Dilek Ağacı, hem adı, hem kapak illüstrasyonu hem de ilk sayfalarındaki anlatımıyla aklımda hep bir rüya gibi kalmıştı. Anlattığı hikayenin sonunu asla öğrenemediğim için de bu kitap benim için esrarını hep korudu. Annemin kitaplığındaki son karşılaşmamızda onu bu kez bitirmeye karar verdim. Kitapları çok seven Deniz de o akşam okumak için Dilek Ağacı’nı seçtigi için yine en baştan okumaya başladım. Yaklaşık elli sayfa kadar okuduktan sonra Deniz’in uykusu geldi ve tam da tahmin ettiğiniz gibi kitap yine yarım kaldı; ancak bu defa kendime verdiğim sözü tuttum ve başını unutmaya fırsat vermeden, bu rüyaya benzer hikayenin tamamını okumayı başardım. Annem, bloga koymak üzere kitabın ön ve arka kapak fotoğraflarını çektiğimi görünce, onu bana vermek için ısrar etti. Bu fikir önce aklıma yatmadı. Sanki Dilek Agacı’nı kökünden söküp ait olmadığı bir yere dikecekmişim gibi geldi. Onu yerinden edip sonra da hakkettiği gibi bakamayabileceğimi düşünüp ikilemde kalsam da annemin de ısrarıyla, kitap benimle uzun bir yolculuk yaparak Oslo’ya kadar geldi. Şimdilerde yeni yerine alışmış gibi görünüyor. Kendisi gibi çocuklara adanmış yüzlerce güzel kitabın arasında, köklerini salmaya başlamış ve yeniden okunmak üzere seçilecegi günü bekliyor.

Seksen sayfalık bir kitap olan Dilek Ağacı, Nobel ödüllü Amerikalı yazar William Faulkner tarafından 1927 yılında yazılmış; ancak basılmak için 1964 yılına kadar beklemesi gerekmiş. Yazarın çocuklar için yazdığı tek kitap olan Dilek Ağacı’nın düşsel hikayesi birçok kişi tarafından Alice Harikalar Diyarında’ya benzetilse de, bence bu güzel hikayelerin farkları benzerliklerinden daha fazla.
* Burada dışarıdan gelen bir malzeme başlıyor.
<file path="src/npc_pkg.sv">
package npc_pkg;
  // ==========================================================
  // Register map (byte addresses)
  localparam logic [7:0] NMI_CTRL_OFS = 8'h00;
  localparam logic [7:0] PWR_CTRL_OFS = 8'h10;
  localparam logic [7:0] UNLOCK_OFS = 8'h20;
  // Alias selectors in address bits 3:2
  localparam logic [1:0] ALIAS_WR = 2'h0;
  localparam logic [1:0] ALIAS_CLR = 2'h1;
  localparam logic [1:0] ALIAS_SET = 2'h2;
  localparam logic [1:0] ALIAS_INV = 2'h3;
  // ==========================================================
  // Field positions of the NMI control register
  localparam int RUN_WDT_BIT = 24;
  localparam int SW_NMI_BIT = 23;
  localparam int GEN_NMI_BIT = 19;
  localparam int CLK_FAIL_BIT = 17;
  localparam int SLEEP_WDT_BIT = 16;
  localparam int RELOAD_MSB = 15;
  localparam logic [31:0] NMI_CTRL_MASK = 32'h018b_ffff;
  // Field positions of the power control register
  localparam int SLEEP_BOR_BIT = 2;
  localparam int RETENTION_BIT = 1;
  localparam int REG_ACTIVE_BIT = 0;
  localparam logic [31:0] PWR_CTRL_MASK = 32'h0000_0007;
  // ==========================================================
  // Reset values and constants
  localparam logic [31:0] NMI_CTRL_RST = 32'h0000_0000;
  localparam logic [2:0] PWR_CTRL_RST = 3'h0;
  localparam logic [1:0] BOR_CFG_SW = 2'h1;
  // Unlock keys, values arbitrary
  localparam logic [31:0] UNLOCK_KEY1 = 32'h0000_a5c3;
  localparam logic [31:0] UNLOCK_KEY2 = 32'h0000_3c5a;
  typedef enum logic [1:0] {
    NPC_LOCKED,
    NPC_KEY1_SEEN,
    NPC_UNLOCKED
  } npc_lock_e;
endpackage
</file>
<file path="src/npc_nmi_power.sv">
`timescale 1ns/1ns
module npc_nmi_power (
  input wire logic clk_i,
  input wire logic arst_n_i,
  input wire logic psel,
  input wire logic penable,
  input wire logic pwrite,
  input wire logic [7:0] paddr,
  input wire logic [31:0] pwdata,
  output logic [31:0] prdata,
  output logic pready,
  output logic pslverr,
  input wire logic wdt_run_timeout_i,
  input wire logic wdt_sleep_timeout_i,
  input wire logic clk_fail_detect_i,
  input wire logic [1:0] brownout_config_setting_i,
  input wire logic sleep_i,
  output logic nmi_o,
  output logic nmi_event_o,
  output logic frc_switch_o,
  output logic device_reset_o,
  output logic sleep_bor_off_o,
  output logic reg_retention_o,
  output logic reg_standby_o
);
  import npc_pkg::*;

  // ==========================================================
  // Bus decode
  logic setup_w;
  logic wr_w;
  logic sel_nmi_w;
  logic sel_pwr_w;
  logic sel_key_w;
  logic prot_w;
  logic [1:0] alias_w;
  npc_lock_e lock_q;
  logic unlocked_w;
  assign setup_w = psel & ~penable;
  assign wr_w = psel & penable & pwrite & pready;
  assign sel_nmi_w = (paddr[7:4] == NMI_CTRL_OFS[7:4]) & (paddr[1:0] == 2'h0);
  assign sel_pwr_w = (paddr[7:4] == PWR_CTRL_OFS[7:4]) & (paddr[1:0] == 2'h0);
  assign sel_key_w = (paddr == UNLOCK_OFS);
  assign alias_w = paddr[3:2];
  assign unlocked_w = (lock_q == NPC_UNLOCKED);
  assign prot_w = wr_w & unlocked_w;

  function automatic logic [31:0] alias_apply(input logic [31:0] cur,
      input logic [31:0] wd, input logic [1:0] op);
    case (op)
      ALIAS_CLR: alias_apply = cur & ~wd;
      ALIAS_SET: alias_apply = cur | wd;
      ALIAS_INV: alias_apply = cur ^ wd;
      default: alias_apply = wd;
    endcase
  endfunction

  // ==========================================================
  // Unlock sequence
  always_ff @(posedge clk_i or negedge arst_n_i) begin
    if (!arst_n_i) begin
      lock_q <= NPC_LOCKED;
    end else if (wr_w && sel_key_w) begin
      case (lock_q)
        NPC_LOCKED: lock_q <= (pwdata == UNLOCK_KEY1) ? NPC_KEY1_SEEN
                                                       : NPC_LOCKED;
        NPC_KEY1_SEEN: lock_q <= (pwdata == UNLOCK_KEY2) ? NPC_UNLOCKED
                                                          : NPC_LOCKED;
        default: lock_q <= NPC_LOCKED;
      endcase
    end
  end

  // ==========================================================
  // NMI control register
  logic run_wdt_q;
  logic sw_nmi_q;
  logic gen_nmi_q;
  logic clk_fail_q;
  logic sleep_wdt_q;
  logic [15:0] reload_q;
  logic [31:0] nmi_rd_w;
  logic [31:0] nmi_new_w;
  logic nmi_wr_w;
  logic [31:0] nmi_rise_w;
  logic run_evt_w;
  logic any_evt_w;
  logic run_wdt_d;
  logic sw_nmi_d;
  logic gen_nmi_d;
  logic clk_fail_d;
  logic sleep_wdt_d;

  assign nmi_rd_w = {7'h0, run_wdt_q, sw_nmi_q, 3'h0, gen_nmi_q, 1'b0,
                     clk_fail_q, sleep_wdt_q, reload_q};
  assign nmi_new_w = alias_apply(nmi_rd_w, pwdata, alias_w) & NMI_CTRL_MASK;
  assign nmi_wr_w = prot_w & sel_nmi_w;
  assign nmi_rise_w = nmi_wr_w ? (nmi_new_w & ~nmi_rd_w) : 32'h0;
  assign run_evt_w = wdt_run_timeout_i | nmi_rise_w[RUN_WDT_BIT];
  assign any_evt_w = run_evt_w | (|nmi_rise_w[SW_NMI_BIT:SLEEP_WDT_BIT])
                   | wdt_sleep_timeout_i | clk_fail_detect_i;

  // Hardware set wins over a software clear in the same cycle
  always_comb begin
    run_wdt_d = nmi_wr_w ? nmi_new_w[RUN_WDT_BIT] : run_wdt_q;
    sw_nmi_d = nmi_wr_w ? nmi_new_w[SW_NMI_BIT] : sw_nmi_q;
    gen_nmi_d = nmi_wr_w ? nmi_new_w[GEN_NMI_BIT] : gen_nmi_q;
    clk_fail_d = nmi_wr_w ? nmi_new_w[CLK_FAIL_BIT] : clk_fail_q;
    sleep_wdt_d = nmi_wr_w ? nmi_new_w[SLEEP_WDT_BIT] : sleep_wdt_q;
    if (wdt_run_timeout_i) begin
      run_wdt_d = 1'b1;
    end
    if (clk_fail_detect_i) begin
      clk_fail_d = 1'b1;
    end
    if (wdt_sleep_timeout_i) begin
      sleep_wdt_d = 1'b1;
    end
  end

  always_ff @(posedge clk_i or negedge arst_n_i) begin
    if (!arst_n_i) begin
      run_wdt_q <= NMI_CTRL_RST[RUN_WDT_BIT];
      sw_nmi_q <= NMI_CTRL_RST[SW_NMI_BIT];
      gen_nmi_q <= NMI_CTRL_RST[GEN_NMI_BIT];
      clk_fail_q <= NMI_CTRL_RST[CLK_FAIL_BIT];
      sleep_wdt_q <= NMI_CTRL_RST[SLEEP_WDT_BIT];
      reload_q <= NMI_CTRL_RST[RELOAD_MSB:0];
    end else begin
      run_wdt_q <= run_wdt_d;
      sw_nmi_q <= sw_nmi_d;
      gen_nmi_q <= gen_nmi_d;
      clk_fail_q <= clk_fail_d;
      sleep_wdt_q <= sleep_wdt_d;
      if (nmi_wr_w) begin
        reload_q <= nmi_new_w[RELOAD_MSB:0];
      end
    end
  end

  // NMI request level and event pulses
  always_ff @(posedge clk_i or negedge arst_n_i) begin
    if (!arst_n_i) begin
      nmi_o <= 1'b0;
      nmi_event_o <= 1'b0;
      frc_switch_o <= 1'b0;
    end else begin
      nmi_o <= run_wdt_d | sw_nmi_d | gen_nmi_d | clk_fail_d
             | sleep_wdt_d;
      nmi_event_o <= any_evt_w;
      frc_switch_o <= clk_fail_detect_i;
    end
  end

  // ==========================================================
  // NMI reset countdown, watchdog run events only
  logic cnt_act_q;
  logic [15:0] cnt_q;
  always_ff @(posedge clk_i or negedge arst_n_i) begin
    if (!arst_n_i) begin
      cnt_act_q <= 1'b0;
      cnt_q <= 16'h0;
      device_reset_o <= 1'b0;
    end else begin
      device_reset_o <= 1'b0;
      if (run_evt_w) begin
        cnt_q <= reload_q;
        cnt_act_q <= (reload_q != 16'h0);
        device_reset_o <= (reload_q == 16'h0);
      end else if (cnt_act_q && !run_wdt_q) begin
        cnt_act_q <= 1'b0;
      end else if (cnt_act_q) begin
        cnt_q <= cnt_q - 16'h1;
        if (cnt_q == 16'h1) begin
          cnt_act_q <= 1'b0;
          device_reset_o <= 1'b1;
        end
      end
    end
  end

  // ==========================================================
  // Power control register
  logic [2:0] pwr_q;
  logic [31:0] pwr_new_w;
  assign pwr_new_w = alias_apply({29'h0, pwr_q}, pwdata, alias_w)
                   & PWR_CTRL_MASK;
  always_ff @(posedge clk_i or negedge arst_n_i) begin
    if (!arst_n_i) begin
      pwr_q <= PWR_CTRL_RST;
    end else if (prot_w && sel_pwr_w) begin
      pwr_q <= pwr_new_w[2:0];
    end
  end

  always_ff @(posedge clk_i or negedge arst_n_i) begin
    if (!arst_n_i) begin
      sleep_bor_off_o <= 1'b0;
      reg_retention_o <= 1'b0;
      reg_standby_o <= 1'b0;
    end else begin
      sleep_bor_off_o <= sleep_i & ~pwr_q[SLEEP_BOR_BIT]
                       & (brownout_config_setting_i == BOR_CFG_SW);
      reg_retention_o <= sleep_i & pwr_q[RETENTION_BIT];
      reg_standby_o <= sleep_i & ~pwr_q[REG_ACTIVE_BIT];
    end
  end

  // ==========================================================
  // Bus answer, captured in the setup cycle
  always_ff @(posedge clk_i or negedge arst_n_i) begin
    if (!arst_n_i) begin
      prdata <= 32'h0;
      pready <= 1'b0;
      pslverr <= 1'b0;
    end else begin
      pready <= setup_w;
      pslverr <= setup_w & ~(sel_nmi_w | sel_pwr_w | sel_key_w);
      if (setup_w && !pwrite) begin
        if (sel_nmi_w) begin
          prdata <= nmi_rd_w;
        end else if (sel_pwr_w) begin
          prdata <= {29'h0, pwr_q};
        end else if (sel_key_w) begin
          prdata <= {31'h0, unlocked_w};
        end else begin
          prdata <= 32'h0;
        end
      end
    end
  end
endmodule

</file>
Biz yetiskinler, sahip olduğumuz uzun hayat tecrübesi yüzünden karşımıza çıkan her şeyi önceki tecrübelerimizle karşılaştırıp sınıflandırmayı seviyoruz. Ben Dilek Agacı’na ilk kez çocuk gözlerle bakma şansını yakaladığım için onun diğer kitaplara benzetip sınıflandıramıyorum.

Hikaye, Dulcie’nin doğum günü sabahı hiç tanımadığı Maurice (Moris) adlı bir çocuk tarafından uyandırılmasıyla başlıyor. Kızıl saçları ve sarı benekli gözleriyle tuhaf bir çocuk olan Maurice, daha ilk sayfalarda, hem Dulcie’ye hem de biz okurlara o günün ne kadar ilginç ve mecara dolu geçecegini hissettiriyor. Dilek Ağacı’nı aramak üzere birlikte çıktıkları yolculukta onlara eşlik edenler, yol boyunca karşılaştıkları insanlar ve diğer varlıklar bu tuhaf masala tuhaflık katıyor.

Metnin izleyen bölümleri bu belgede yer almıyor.